VOTE NO ON CURBSIDE RECYCLING

May 03, 2007 00:31

Curbside recycling is coming up for a vote and I’m damn afraid it’s going to pass. It is a waste of our taxpayer money, our municipal time, and resources in general.

If it creates cash for Norman, why do we have to pay for it? And what makes you so sure that it will remain the cost it says it will remain? It won’t. It’ll only increase. Recycling does not pay for itself. And no social program has ever been as cheap as expected.

If you want to make money off recycling, save up your aluminum cans and take them to a recycler and get paid for it. If you want to pay to waste more resources, vote for curbside recycling.

All the numbers being put out for you to contemplate how great recycling is… they’re put out by the recyclers themselves. Why are these numbers not subject to any scrutiny? Numbers don’t lie, but the asshole calculating them sure can.

And if you think those so-called jobs they're creating are desirable, we might as well just pay people to crawl around in our waste for our amusement. At least it only wastes money and not additional resources, because all these jobs do is pay people shit to pick through our shit in order so that John Q. Recycler can feel better (like he's saving the environment!). I'm all in favor of creating new jobs, but Norman is not a community that needs these jobs.

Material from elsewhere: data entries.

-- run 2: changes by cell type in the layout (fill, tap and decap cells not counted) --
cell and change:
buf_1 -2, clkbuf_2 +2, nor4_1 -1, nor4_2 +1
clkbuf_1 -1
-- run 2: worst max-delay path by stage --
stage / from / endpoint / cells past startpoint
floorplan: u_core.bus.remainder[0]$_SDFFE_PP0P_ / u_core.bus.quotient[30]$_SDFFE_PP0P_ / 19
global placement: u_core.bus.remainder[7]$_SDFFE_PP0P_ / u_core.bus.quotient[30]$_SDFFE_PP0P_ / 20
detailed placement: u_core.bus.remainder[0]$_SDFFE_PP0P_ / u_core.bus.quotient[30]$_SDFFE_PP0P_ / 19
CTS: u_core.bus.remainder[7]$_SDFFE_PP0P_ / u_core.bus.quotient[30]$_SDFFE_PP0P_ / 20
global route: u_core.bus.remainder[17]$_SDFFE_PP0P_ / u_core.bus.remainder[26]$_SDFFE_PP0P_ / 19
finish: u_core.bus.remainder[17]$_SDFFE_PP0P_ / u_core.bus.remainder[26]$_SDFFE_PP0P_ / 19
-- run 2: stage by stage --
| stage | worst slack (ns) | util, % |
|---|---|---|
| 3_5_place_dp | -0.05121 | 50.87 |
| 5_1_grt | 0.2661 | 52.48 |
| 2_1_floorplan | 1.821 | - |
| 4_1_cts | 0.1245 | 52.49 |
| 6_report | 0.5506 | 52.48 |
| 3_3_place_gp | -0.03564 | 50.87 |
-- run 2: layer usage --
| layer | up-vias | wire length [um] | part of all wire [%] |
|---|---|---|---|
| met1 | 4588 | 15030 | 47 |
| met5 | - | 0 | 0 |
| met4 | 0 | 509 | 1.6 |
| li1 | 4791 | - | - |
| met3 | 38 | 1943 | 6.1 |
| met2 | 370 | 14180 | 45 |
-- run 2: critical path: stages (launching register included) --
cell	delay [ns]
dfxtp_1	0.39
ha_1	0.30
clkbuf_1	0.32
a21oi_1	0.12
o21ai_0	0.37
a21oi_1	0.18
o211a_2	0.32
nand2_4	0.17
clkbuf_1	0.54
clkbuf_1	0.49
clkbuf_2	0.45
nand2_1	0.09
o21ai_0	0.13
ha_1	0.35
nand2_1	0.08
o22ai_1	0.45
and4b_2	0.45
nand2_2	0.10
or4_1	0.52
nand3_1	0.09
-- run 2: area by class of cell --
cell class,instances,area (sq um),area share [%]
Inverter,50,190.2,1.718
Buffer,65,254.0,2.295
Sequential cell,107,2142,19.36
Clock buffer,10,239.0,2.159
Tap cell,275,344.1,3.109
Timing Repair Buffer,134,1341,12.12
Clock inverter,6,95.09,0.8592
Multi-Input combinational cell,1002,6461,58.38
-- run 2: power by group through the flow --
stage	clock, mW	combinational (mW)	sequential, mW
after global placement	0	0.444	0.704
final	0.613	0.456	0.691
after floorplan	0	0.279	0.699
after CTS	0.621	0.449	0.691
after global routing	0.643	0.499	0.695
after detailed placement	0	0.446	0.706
<file path="config.mk">
export PLATFORM = sky130hd
export DESIGN_NAME = cpu7_csr_excp
export DESIGN_NICKNAME = d
export VERILOG_FILES = /design/src/rtl/cpu7_csr_excp_pkg.sv /design/src/rtl/cpu7_csr_excp_timer.sv /design/src/rtl/cpu7_csr_excp.sv
export SDC_FILE = /design/constraint.sdc
export NUM_CORES = 1
export LEC_CHECK = 0
export ABC_AREA = 1
export BUFFER_PORTS_ARGS = -buffer_cell sky130_fd_sc_hd__buf_2
export CORE_AREA = 2 2 190 173
export CTS_CLUSTER_SIZE = 20
export DETAILED_ROUTE_END_ITERATION = 10
export DIE_AREA = 0 0 192 175
export GPL_TIMING_DRIVEN = 1
export PLACE_DENSITY_LB_ADDON = 0.12
export SKIP_LAST_GASP = 1
export SLEW_MARGIN = 20
export SYNTH_ARGS = -nofsm -noshare
export SYNTH_HDL_FRONTEND = slang
export SYNTH_HIERARCHICAL = 1
export SYNTH_SLANG_ARGS = --single-unit
</file>
<file path="constraint.sdc">
create_clock -name clk -period 5.05 [get_ports clk]
set_input_delay 0.7575 -clock clk [delete_from_list [all_inputs] [get_ports clk]]
set_output_delay 0.7575 -clock clk [all_outputs]
set_load 0.01 [all_outputs]
</file>
<file path="src/rtl/cpu7_csr_excp_pkg.sv">
// Shared CSR addresses, field bit ranges and exception codes for the cpu7 CSR unit.
// The optional SAVE0..SAVE3 scratch registers are enabled by CPU7_CSR_SAVE_EN.
`ifndef LSOC1K_CSR_BIT
`define LSOC1K_CSR_BIT 14
`endif

`ifndef CPU7_CSR_FIELDS
`define CPU7_CSR_FIELDS
`define CSR_CRMD_PLV       1:0
`define CSR_CRMD_IE        2
`define CSR_PRMD_PPLV      1:0
`define CSR_PRMD_PIE       2
`define CSR_ECFG_LIE       12:0
`define CSR_ESTAT_IS       12:0
`define CSR_ESTAT_ECODE    21:16
`define CSR_ESTAT_ESUBCODE 30:22
`define CSR_TCFG_EN        0
`define CSR_TCFG_PERIODIC  1
`define CSR_TICLR_CLR      0
`endif

package cpu7_csr_excp_pkg;

  localparam logic [`LSOC1K_CSR_BIT-1:0] CSR_CRMD   = 'h0;
  localparam logic [`LSOC1K_CSR_BIT-1:0] CSR_PRMD   = 'h1;
  localparam logic [`LSOC1K_CSR_BIT-1:0] CSR_ECFG   = 'h4;
  localparam logic [`LSOC1K_CSR_BIT-1:0] CSR_ESTAT  = 'h5;
  localparam logic [`LSOC1K_CSR_BIT-1:0] CSR_ERA    = 'h6;
  localparam logic [`LSOC1K_CSR_BIT-1:0] CSR_BADV   = 'h7;
  localparam logic [`LSOC1K_CSR_BIT-1:0] CSR_EENTRY = 'hC;
  localparam logic [`LSOC1K_CSR_BIT-1:0] CSR_SAVE0  = 'h30;
  localparam logic [`LSOC1K_CSR_BIT-1:0] CSR_SAVE1  = 'h31;
  localparam logic [`LSOC1K_CSR_BIT-1:0] CSR_SAVE2  = 'h32;
  localparam logic [`LSOC1K_CSR_BIT-1:0] CSR_SAVE3  = 'h33;
  localparam logic [`LSOC1K_CSR_BIT-1:0] CSR_TID    = 'h40;
  localparam logic [`LSOC1K_CSR_BIT-1:0] CSR_TCFG   = 'h41;
  localparam logic [`LSOC1K_CSR_BIT-1:0] CSR_TVAL   = 'h42;
  localparam logic [`LSOC1K_CSR_BIT-1:0] CSR_TICLR  = 'h44;

  // Bit 10 of LIE has no interrupt source behind it and stays 0.
  localparam logic [12:0] ECFG_LIE_MASK = 13'h1BFF;

  typedef enum logic [5:0] {
    ECODE_INT = 6'h00,
    ECODE_ALE = 6'h09,
    ECODE_SYS = 6'h0B,
    ECODE_BRK = 6'h0C,
    ECODE_INE = 6'h0D
  } ecode_e;

endpackage

</file>
<file path="src/rtl/cpu7_csr_excp_timer.sv">
// Countdown timer: TCFG register, TVAL counter and the TI pending bit with
// set-over-clear priority when an expiry and a TICLR write coincide.
module cpu7_csr_excp_timer
  import cpu7_csr_excp_pkg::*;
#(
  parameter int TIMER_W = 32
) (
  input  logic               clk,
  input  logic               reset,
  input  logic               tcfg_wen,
  input  logic [TIMER_W-1:0] tcfg_wdata,
  input  logic               ti_clr,
  output logic [TIMER_W-1:0] tcfg,
  output logic [TIMER_W-1:0] tval,
  output logic               ti
);

  logic [TIMER_W-1:0] tcfg_reg;
  logic [TIMER_W-1:0] tval_reg;
  logic               ti_reg;
  logic               timer_en;
  logic               expire;

  assign timer_en = tcfg_reg[`CSR_TCFG_EN];
  assign expire   = timer_en && (tval_reg == TIMER_W'(1));

  always_ff @(posedge clk) begin
    if (reset) begin
      tcfg_reg <= '0;
      tval_reg <= '0;
      ti_reg   <= 1'b0;
    end else begin
      if (tcfg_wen) begin
        tcfg_reg <= tcfg_wdata;
        tval_reg <= {tcfg_wdata[TIMER_W-1:2], 2'b00};
      end else if (expire) begin
        tval_reg <= tcfg_reg[`CSR_TCFG_PERIODIC] ? {tcfg_reg[TIMER_W-1:2], 2'b00} : '0;
      end else if (timer_en && (tval_reg != '0)) begin
        tval_reg <= tval_reg - TIMER_W'(1);
      end

      if (expire) begin
        ti_reg <= 1'b1;
      end else if (ti_clr) begin
        ti_reg <= 1'b0;
      end
    end
  end

  assign tcfg = tcfg_reg;
  assign tval = tval_reg;
  assign ti   = ti_reg;

endmodule

</file>
<file path="src/rtl/cpu7_csr_excp.sv">
// cpu7 CSR unit with exception entry/ERTN save-restore, timer and interrupt request.
// Define CPU7_CSR_SAVE_EN to add the SAVE0..SAVE3 scratch registers at 0x30..0x33.
module cpu7_csr_excp
  import cpu7_csr_excp_pkg::*;
#(
  parameter int          GRLEN   = 32,
  parameter int          NUM_HWI = 8,
  parameter int          TIMER_W = 32,
  parameter logic [GRLEN-1:0] TID_RST = '0
) (
  input  logic                       clk,
  input  logic                       reset,
  input  logic [`LSOC1K_CSR_BIT-1:0] csr_raddr,
  output logic [GRLEN-1:0]           csr_rdata,
  input  logic [`LSOC1K_CSR_BIT-1:0] csr_waddr,
  input  logic [GRLEN-1:0]           csr_wdata,
  input  logic                       csr_wen,
  input  logic                       excp_valid,
  input  logic [5:0]                 excp_ecode,
  input  logic [8:0]                 excp_esubcode,
  input  logic [GRLEN-1:0]           excp_pc,
  input  logic                       excp_badv_valid,
  input  logic [GRLEN-1:0]           excp_badv,
  input  logic                       ertn_valid,
  input  logic [NUM_HWI-1:0]         hw_int,
  output logic [GRLEN-1:0]           csr_eentry,
  output logic [GRLEN-1:0]           csr_era,
  output logic [1:0]                 csr_plv,
  output logic                       int_req
);

  logic [1:0]         crmd_plv_reg;
  logic               crmd_ie_reg;
  logic [1:0]         prmd_pplv_reg;
  logic               prmd_pie_reg;
  logic [12:0]        ecfg_lie_reg;
  logic [1:0]         estat_sw_reg;
  logic [NUM_HWI-1:0] estat_hw_reg;
  logic [5:0]         estat_ecode_reg;
  logic [8:0]         estat_esub_reg;
  logic [GRLEN-1:0]   era_reg;
  logic [GRLEN-1:0]   badv_reg;
  logic [GRLEN-1:7+(-1)] eentry_reg;
  logic [GRLEN-1:0]   tid_reg;

  logic wr_crmd, wr_prmd, wr_ecfg, wr_estat, wr_era, wr_badv, wr_eentry, wr_tid;
  logic wr_tcfg, wr_ticlr;

  assign wr_crmd   = csr_wen && (csr_waddr == CSR_CRMD);
  assign wr_prmd   = csr_wen && (csr_waddr == CSR_PRMD);
  assign wr_ecfg   = csr_wen && (csr_waddr == CSR_ECFG);
  assign wr_estat  = csr_wen && (csr_waddr == CSR_ESTAT);
  assign wr_era    = csr_wen && (csr_waddr == CSR_ERA);
  assign wr_badv   = csr_wen && (csr_waddr == CSR_BADV);
  assign wr_eentry = csr_wen && (csr_waddr == CSR_EENTRY);
  assign wr_tid    = csr_wen && (csr_waddr == CSR_TID);
  assign wr_tcfg   = csr_wen && (csr_waddr == CSR_TCFG);
  assign wr_ticlr  = csr_wen && (csr_waddr == CSR_TICLR);

  // Exception beats ERTN beats a CSR write, but only on registers the event touches.
  always_ff @(posedge clk) begin
    if (reset) begin
      crmd_plv_reg    <= '0;
      crmd_ie_reg     <= 1'b0;
      prmd_pplv_reg   <= '0;
      prmd_pie_reg    <= 1'b0;
      ecfg_lie_reg    <= '0;
      estat_sw_reg    <= '0;
      estat_hw_reg    <= '0;
      estat_ecode_reg <= '0;
      estat_esub_reg  <= '0;
      era_reg         <= '0;
      badv_reg        <= '0;
      eentry_reg      <= '0;
      tid_reg         <= TID_RST;
    end else begin
      estat_hw_reg <= hw_int;

      if (excp_valid) begin
        crmd_plv_reg <= 2'b00;
        crmd_ie_reg  <= 1'b0;
      end else if (ertn_valid) begin
        crmd_plv_reg <= prmd_pplv_reg;
        crmd_ie_reg  <= prmd_pie_reg;
      end else if (wr_crmd) begin
        crmd_plv_reg <= csr_wdata[`CSR_CRMD_PLV];
        crmd_ie_reg  <= csr_wdata[`CSR_CRMD_IE];
      end

      if (excp_valid) begin
        prmd_pplv_reg <= crmd_plv_reg;
        prmd_pie_reg  <= crmd_ie_reg;
      end else if (wr_prmd) begin
        prmd_pplv_reg <= csr_wdata[`CSR_PRMD_PPLV];
        prmd_pie_reg  <= csr_wdata[`CSR_PRMD_PIE];
      end

      if (excp_valid) begin
        estat_ecode_reg <= excp_ecode;
        estat_esub_reg  <= excp_esubcode;
      end else if (wr_estat) begin
        estat_sw_reg <= csr_wdata[1:0];
      end

      if (excp_valid) begin
        era_reg <= excp_pc;
      end else if (wr_era) begin
        era_reg <= csr_wdata;
      end

      if (excp_valid && excp_badv_valid) begin
        badv_reg <= excp_badv;
      end else if (wr_badv) begin
        badv_reg <= csr_wdata;
      end

      if (wr_ecfg) begin
        ecfg_lie_reg <= csr_wdata[`CSR_ECFG_LIE] & ECFG_LIE_MASK;
      end
      if (wr_eentry) begin
        eentry_reg <= csr_wdata[GRLEN-1:6];
      end
      if (wr_tid) begin
        tid_reg <= csr_wdata;
      end
    end
  end

  logic [TIMER_W-1:0] tcfg;
  logic [TIMER_W-1:0] tval;
  logic               ti;

  cpu7_csr_excp_timer #(
    .TIMER_W (TIMER_W)
  ) u_timer (
    .clk        (clk),
    .reset      (reset),
    .tcfg_wen   (wr_tcfg),
    .tcfg_wdata (csr_wdata[TIMER_W-1:0]),
    .ti_clr     (wr_ticlr && csr_wdata[`CSR_TICLR_CLR]),
    .tcfg       (tcfg),
    .tval       (tval),
    .ti         (ti)
  );

  // Hardware lines beyond NUM_HWI are tied off so they always read 0.
  logic [7:0] hw_pad;
  for (genvar gi = 0; gi < 8; gi++) begin : g_hwi
    if (gi < NUM_HWI) begin : g_on
      assign hw_pad[gi] = estat_hw_reg[gi];
    end else begin : g_off
      assign hw_pad[gi] = 1'b0;
    end
  end

  logic [12:0] estat_is;
  assign estat_is = {1'b0, ti, 1'b0, hw_pad, estat_sw_reg};

  logic [GRLEN-1:0] tcfg_ext;
  logic [GRLEN-1:0] tval_ext;
  always_comb begin
    tcfg_ext = '0;
    tval_ext = '0;
    tcfg_ext[TIMER_W-1:0] = tcfg;
    tval_ext[TIMER_W-1:0] = tval;
  end

`ifdef CPU7_CSR_SAVE_EN
  logic [3:0][GRLEN-1:0] save_rd;
  for (genvar gi = 0; gi < 4; gi++) begin : g_save
    logic [GRLEN-1:0] save_reg;
    always_ff @(posedge clk) begin
      if (reset) begin
        save_reg <= '0;
      end else if (csr_wen && (csr_waddr == (CSR_SAVE0 | `LSOC1K_CSR_BIT'(gi)))) begin
        save_reg <= csr_wdata;
      end
    end
    assign save_rd[gi] = save_reg;
  end
`endif

  always_comb begin
    csr_rdata = '0;
    case (csr_raddr)
      CSR_CRMD:   csr_rdata[2:0]  = {crmd_ie_reg, crmd_plv_reg};
      CSR_PRMD:   csr_rdata[2:0]  = {prmd_pie_reg, prmd_pplv_reg};
      CSR_ECFG:   csr_rdata[12:0] = ecfg_lie_reg;
      CSR_ESTAT:  csr_rdata[30:0] = {estat_esub_reg, estat_ecode_reg, 3'b000, estat_is};
      CSR_ERA:    csr_rdata       = era_reg;
      CSR_BADV:   csr_rdata       = badv_reg;
      CSR_EENTRY: csr_rdata       = {eentry_reg, 6'b000000};
      CSR_TID:    csr_rdata       = tid_reg;
      CSR_TCFG:   csr_rdata       = tcfg_ext;
      CSR_TVAL:   csr_rdata       = tval_ext;
`ifdef CPU7_CSR_SAVE_EN
      CSR_SAVE0, CSR_SAVE1, CSR_SAVE2, CSR_SAVE3:
                  csr_rdata       = save_rd[csr_raddr[1:0]];
`endif
      default:    csr_rdata       = '0;
    endcase
  end

  assign csr_eentry = {eentry_reg, 6'b000000};
  assign csr_era    = era_reg;
  assign csr_plv    = crmd_plv_reg;
  assign int_req    = crmd_ie_reg && |(estat_is & ecfg_lie_reg);

endmodule

</file>
==> results of run 1 <==
synth_stat cells, types with 2 or more instances:
cell type,count,area share (%)
a21oi_1,131,4.8
nor2_4,9,0.74
nor2_8,4,0.58
xor2_1,9,0.57
nand4_1,6,0.27
inv_2,6,0.16
buf_6,21,1.7
a22o_1,3,0.19
nand2_2,17,0.77
nand3_4,2,0.25
mux2_2,32,2.6
buf_4,19,1.0
nand2_1,458,12
nand3_1,355,13
nor3_1,9,0.33
nand3_2,2,0.15
clkbuf_1,35,0.95
nor2_2,16,0.73
nor2_1,369,10
buf_2,46,1.7
buf_1,17,0.46
and3_1,3,0.14
inv_1,171,4.7
ha_1,2,0.18
o21ai_1,25,0.91
a21oi_2,10,0.64
nand3b_1,33,1.8
o22ai_1,25,1.1
o21ai_0,70,2.5
dfxtp_1,230,33
or2_2,2,0.091
nand2_4,6,0.49
critical path: stages:
cell	delay, ns
buf_2	0.09
nor2_1	0.13
nand2_1	0.11
nor2_4	0.11
buf_12	0.42
nand2_1	0.38
nor2_1	0.31
nor2_1	0.13
nand3_1	0.15
buf_2	0.15
area by class of cell:
type	count	area share, %
inverter	178	4.242
sequential	230	29.13
multi-input combinational	1611	48.98
timing repair buffer	265	8.801
tap	416	3.292
clock buffer	35	4.780
clock inverter	10	0.7440
antenna	2	0.03166
layer usage:
metal | vias up | track usage [%] | wire length, um
met5 | - | 1.036 | 41
met4 | 2 | 6.075 | 885
met3 | 69 | 5.282 | 4855
met2 | 684 | 45.29 | 22350
met1 | 7043 | 49.31 | 25930
li1 | 7281 | - | -
cells in the final DEF (no fill, tap or decap), drive strengths merged:
master    instances
a21boi            1
a21oi           141
a22o              3
and2b             1
and3              3
buf             265
bufinv            2
clkbuf           35
clkinv            8
clkinvlp          1
conb              6
dfxtp           230
diode             2
ha                2
inv             177
mux2             32
nand2           482
nand3           359
nand3b           33
nand4             6
nor2            398
nor3             11
nor4              1
o21ai            96
o22ai            25
or2               2
xor2              9
kinds of logic (layout without fill, tap and decap cells):
logic type / Yosys count / count (layout)
compound gates: 266 / 266
xor+xnor: 9 / 9
fa+ha+maj: 2 / 2
buf+inv: 316 / 488
flops: 230 / 230
mux: 32 / 32
other cells: 1 / 8
simple gates: 1296 / 1296
power by group through the flow:
stage / Combinational (mW) / Clock, mW / Sequential (mW)
CTS: 0.366 / 2.00 / 1.88
global placement: 0.361 / 0 / 1.92
global route: 0.404 / 2.08 / 1.89
detailed placement: 0.365 / 0 / 1.92
floorplan: 0.208 / 0 / 1.92
finish: 0.373 / 1.99 / 1.89
worst max-delay path by stage:
stage          slack, ns  cells after the start           from                to
2_1_floorplan       1.86                     11   csr_waddr[7]  u_timer/tcfg[28]
3_3_place_gp        1.54                     10  csr_raddr[11]     csr_rdata[27]
3_5_place_dp        1.52                     10  csr_raddr[13]     csr_rdata[27]
4_1_cts             1.52                     10  csr_raddr[13]     csr_rdata[27]
5_1_grt             1.32                     10  csr_raddr[11]     csr_rdata[27]
6_report            1.40                     10  csr_raddr[11]     csr_rdata[27]
==> run metrics, run 1 <==
Place WS 1.524 ns; RSZ-0062 raised after global routing false; Setup WS post-layout 1.397 ns; Vias 15,080; CTS Root Cell clkbuf_16; switching power 1.103 mW; # rows 62; multi-input logic area 0.007744 mm^2; sequential share of power 44.4%; clk sinks 230; area added between synthesis and finish 14.69%; non-filler cells in the finished layout 2,747; post-synthesis cell type count 41; Hold Crit Endpoint estat_hw_reg[5]; Die X 192 um; Final Critical Period 3.653 ns; CTS tree done; worst reg2reg path startpoint u_timer/tval[22]; mux share of post-synthesis cell area 2.614%; Tcrit/Tclk final 72.34%; Data arrival, critical path 2.90 ns; Initial Util 43.55%; R2R cell count 10; Adder-Cell Fraction of Synth Area 0.1815%; maximum vdd drop 0.2428 mV; Via density 5.489; setup TNS 0 ns; GRT Util Overall 31.64%; internal power 3.140 mW; Sw Ratio 26.00%; Mean Syn Cell Area 6.405 um^2; critical path class in -> out; number of max-cap violations 0; cts hold-fix bufs 0; sequential share of the synthesized area 33.40%; core area 0.03165 mm^2; element type at the critical path end output port; ANT nets after route 0; Hold Crit Start hw_int[5]; Hold WC Path Type in -> reg; Gate power share 8.8%; die area 0.03360 mm^2; Initial DRT Pass Iterations 6; Fin Hold WS 0.4013 ns; number of synthesized flops with an enable pin 0; clk slew on worst S/H paths 0.06 ns; max-slew violation count 0; die height 175 um; R2R setup slack 2.57 ns; first-pass GRT wire length 82,120 um; IO buf count 245; Ports 252; Resize count post-CTS 0; Final Core Density 49.95%; worst-margin pin slew 1.117 ns; post-synthesis compound-gate area fraction 10.34%; DRT Wirelength 54,060 um; total CTS buffers 27; initial DRC count 1,520; Leak 7.389 nW; Main synth FF type dfxtp_1; RR Endpoint u_timer/tval[27]; GRT overflow 0; power density over the cells 268.4 mW/mm^2; CP required 4.29 ns; Worst setup SP type input pin; flops & latches, synth 230; max frequency 273.7 MHz; post-synthesis cell area 0.01378 mm^2; sequential cell area 0.004604 mm^2; Remaining DRCs 0; run status complete, no violations; Final nets 2,468; Yosys Warn Count 6; Worst-Skew Late Latency 0.56 ns; Hold Violations, Final 0; final non-filler cell area 0.01581 mm^2; Mapped Cells 2,152; layout cells sized above 1 18.25%; clk buf depth 3; placed insts 2,700; placed wire-length estimate 38,080 um; area share of xor/xnor cells in the synthesized design 0.5718%; post-CTS setup buffer count 0; Final setup viols 0; main combinational cell family by area after synthesis simple AND/OR/NAND/NOR gates; initial antenna violation count 2; Area after DPL 0.01493 mm^2; fraction of registers with async set/reset 0%; routed len/inst 19.68 um; Pwr Total 4.244 mW; largest net degree at the start of global routing 143; Simple-Gate Fraction of Synth Area 42.17%; Max-slew headroom 25.44%; vias in the first global route 13,730; Clock Skew 0.01961 ns; GP Congestion 0.9574; Clock power frac 46.8%; worst-path fanout max 142; Max H-tree Level 1; Worst Hold Path Cells 3; # fillers 3,398
Note: power is estimated with default switching activity, not from simulation.
==> run 2, diff against run 1 <==
clock period = 3.55 ns   (was 5.05 ns; I/O delays follow)
==> run 2 against run 1 <==
  * Combinational power grew 43%
  * Sequential power rose by 42%
  * Final cell count up 0.40%
  * Critical path depth shrank 1
  * Core utilization up 0.31 points
  * Via count about the same
  * Global-route usage is 0.15 points higher
  * Die area stayed put
  * First-iteration DRC count down 4.3%
  * Sequential share of layout area fell by 0.18 points
  * Sequential cell count unchanged
==> run metrics, run 2 (synthesized netlist as in run 1, its figures left out) <==
run status complete, no violations; placed wire-length estimate 37,860 um (-0.58%); cts hold-fix bufs 0 (unchanged); max frequency 351.4 MHz; commonest non-fill, non-tap cell in the layout nand2_1; final non-filler cell area 0.01591 mm^2 (+0.62%); Data arrival, critical path 2.31 ns (-0.59 ns); Initial DRT Pass Iterations 5 (-1); worst-path fanout max 14 (-90%); Worst-Skew Late Latency 0.56 ns (about the same); post-CTS setup buffer count 0 (unchanged); ANT nets after route 0 (unchanged); Worst setup SP type input pin; GRT overflow 0 (unchanged); vias in the first global route 13,900 (+1.3%); Hold Violations, Final 0 (unchanged); CTS tree done; Max-slew headroom 39.65% (+14 points); first-pass GRT wire length 82,700 um (+0.71%); Pwr Total 5.970 mW (+41%); die area 0.03360 mm^2 (unchanged); Remaining DRCs 0 (unchanged); non-filler cells in the finished layout 2,758 (+0.40%); Vias 15,080 (+0.0066%); Hold WC Path Type in -> reg; element type at the critical path end output port; critical path class in -> out; Leak 7.434 nW (+0.61%); R2R cell count 10 (unchanged); area added between synthesis and finish 15.39%; # rows 62 (unchanged); core area 0.03165 mm^2 (unchanged); most frequent cells in the layout nand2_1 (457), nor2_1 (368), nand3_1 (355), buf_2 (244), dfxtp_1 (230); RR Endpoint u_timer/tval[20]; GP Congestion 0.9270 (-3.2%); maximum vdd drop 0.4414 mV (+82%); clk buf depth 3 (unchanged); R2R setup slack 1.09 ns (-1.48 ns); clk sinks 230 (unchanged); GRT Util Overall 31.80% (+0.15 points); IO buf count 245 (unchanged); worst-margin pin slew 0.8984 ns (-0.2186 ns); Resize count post-CTS 0 (unchanged); Via density 5.468 (-0.39%); Die X 192 um (unchanged); Area after DPL 0.01504 mm^2 (+0.73%); Final setup viols 0 (unchanged); CTS Root Cell clkbuf_16; number of max-cap violations 0 (unchanged); setup TNS 0 ns (unchanged); layout cells sized above 1 18.34% (+0.093 points); Clock Skew 0.02335 ns (+0.003738 ns); max-slew violation count 0 (unchanged); Initial Util 43.55% (unchanged); total CTS buffers 27 (unchanged); routed len/inst 19.62 um (-0.31%); largest net degree at the start of global routing 83 (-42%); initial DRC count 1,454 (-4.3%); Ports 252 (unchanged); DRT Wirelength 54,110 um (about the same); Final nets 2,476 (+0.32%); clk slew on worst S/H paths 0.06 ns (about the same); initial antenna violation count 4 (+2); Final Critical Period 2.846 ns; Tcrit/Tclk final 80.17%; Worst setup startpoint csr_raddr[9]; worst reg2reg path startpoint u_timer/tval[26]; Max H-tree Level 1 (unchanged); die height 175 um (unchanged); RSZ-0062 raised after global routing false; CP required 3.02 ns (-1.27 ns); CP Capture Point csr_rdata[26]; placed insts 2,708 (+0.30%); power density over the cells 375.3 mW/mm^2 (+40%)
[run 2: cell types whose count changed in the layout (fill, tap and decap cells not counted), sizes merged]
cell    change
buf         +8
bufinv      -2
clkbuf      +9
clkinv      -6
diode       +1
inv         +1
[run 2: where the power goes]
part           switching [mW]  internal [mW]  total [mW]  leakage, nW
sequential             0.0408           2.64        2.68         1.87
combinational           0.338          0.195       0.533         5.15
clock                    1.17           1.59        2.76        0.421
[run 2: critical path, cell delays in order]
cell and delay, ns:
buf_2 0.10, nor2_1 0.15, nand3_1 0.23, nor2_2 0.17, nand2_1 0.54, nor2_1 0.25, nor2_1 0.07, nand3_1 0.10
buf_2 0.15
[run 2: per-layer routing]
layer / up-vias / GRT usage, % / wire (um) / part of all wire, %
met5: - / 0 / 11 / 0.020
met3: 65 / 6.387 / 5698 / 11
li1: 7305 / - / - / -
met2: 675 / 45.05 / 22300 / 41
met1: 7033 / 48.98 / 25150 / 46
met4: 2 / 6.966 / 945 / 1.7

There’s no point in me explaining things such as the fact paper is made with wood from sustainably-managed tree farms and that paper is a biodegradable, renewable resource. That glass comes from sand and the world is never going to run out of sand. And what do you recycle glass into? Inferior, more expensive glass. And while 100,000,000 plastic grocery bags will be thrown away this year, nobody wants to talk about how you can’t recycle them through our curbside recycling program; only hard plastic can be recycled.

And how are paper, glass, and plastic damaging our environment? They’re not. What’s damaging our environment is lead, mercury, and other heavy metals and toxic chemicals that cannot be recycled curbside. Yet, nobody is talking about those. We’re too focused on saving the world from… non-toxic consumer packaging.

If the road to hell is indeed paved with good intentions, we have been ensured a damn smooth ride there.

I personally believe in capitalism and science, and plasma-arc gasification and other methods will become feasible to address our waste management needs. The nice thing about landfills is that we can always dig up all our waste and re-dispose of it if plasma arc gasification becomes viable. Perhaps we should stop recycling and put our time, money, and resources into finding methods to disintegrate our waste and turn it into energy.

Reason cannot appeal to these campaigns that market themselves to make people think they're making the world a better place.